● **Work item**
Return the lines of the data below exactly. Start at the first and end with the line containing "localparam logic [SQ_W-1:0]".

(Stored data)

$ cat src/rtl/rsd_pkg.sv
package rsd_pkg;

    localparam int SYM_W      = 8;
    localparam int PAIR_W     = 12;
    localparam int SUM_W      = 20;
    localparam int SQ_W       = 32;
    localparam int DIST_W     = 12;
    localparam int LEN_W      = 13;
    localparam int OUT_DATA_W = 104;

    localparam logic [PAIR_W-1:0] MAX12 = '1;
    localparam logic [SUM_W-1:0]  MAX20 = '1;
    localparam logic [SQ_W-1:0]   MAX32 = '1;
    localparam logic [LEN_W-1:0]  MAX13 = '1;

    // Per-symbol outcome of the table lookup, handed to the statistics stage.
    typedef struct packed {
        logic              hit;
        logic              done;
        logic              multi;
        logic [DIST_W-1:0] dist_clip;
        logic [SUM_W-1:0]  dist_full;
        logic [SQ_W-1:0]   dist_sq;
        logic [LEN_W-1:0]  seg_len;
    } rsd_hit_t;

endpackage

$ cat src/rtl/symbol_recurrence_distance_stats.sv
// The final item passes the lookup and hit registers before m_tvalid is registered.
// Throughput: one item per cycle unless m_tready stalls a segment end, set by the
// single read-modify-write of the last-position memory per item, forwarding between
// back-to-back items. Reset (aresetn low, synchronous) empties the pipeline, the
// seen flags and the running statistics; the position memory itself is not cleared.
module symbol_recurrence_distance_stats
    import rsd_pkg::*;
#(
    parameter int MAX_SEGMENT = 4096,
    parameter int SYMBOL_BITS = 8
) (
    input  logic                  aclk,
    input  logic                  aresetn,
    input  logic                  s_tvalid,
    output logic                  s_tready,
    input  logic [SYM_W-1:0]      s_tdata,   // [7:0] symbol
    input  logic                  s_tlast,
    output logic                  m_tvalid,
    input  logic                  m_tready,
    // [11:0] pair_count, [31:12] distance_sum, [63:32] distance_square_sum,
    // [75:64] distance_max, [87:76] distance_min, [100:88] segment_length
    output logic [OUT_DATA_W-1:0] m_tdata
);

    logic     s2_valid;
    rsd_hit_t s2_item;
    logic     take;

    rsd_lookup #(
        .MAX_SEGMENT(MAX_SEGMENT),
        .SYMBOL_BITS(SYMBOL_BITS)
    ) u_lookup (
        .aclk    (aclk),
        .aresetn (aresetn),
        .s_tvalid(s_tvalid),
        .s_tready(s_tready),
        .s_tdata (s_tdata),
        .s_tlast (s_tlast),
        .take    (take),
        .s2_valid(s2_valid),
        .s2_item (s2_item)
    );

    rsd_accum u_accum (
        .aclk    (aclk),
        .aresetn (aresetn),
        .s2_valid(s2_valid),
        .s2_item (s2_item),
        .take    (take),
        .m_tvalid(m_tvalid),
        .m_tready(m_tready),
        .m_tdata (m_tdata)
    );

endmodule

● **Answer for this exercise**
$ cat src/rtl/rsd_pkg.sv
package rsd_pkg;

    localparam int SYM_W      = 8;
    localparam int PAIR_W     = 12;
    localparam int SUM_W      = 20;
    localparam int SQ_W       = 32;
    localparam int DIST_W     = 12;
    localparam int LEN_W      = 13;
    localparam int OUT_DATA_W = 104;

    localparam logic [PAIR_W-1:0] MAX12 = '1;
    localparam logic [SUM_W-1:0]  MAX20 = '1;
    localparam logic [SQ_W-1:0]   MAX32 = '1;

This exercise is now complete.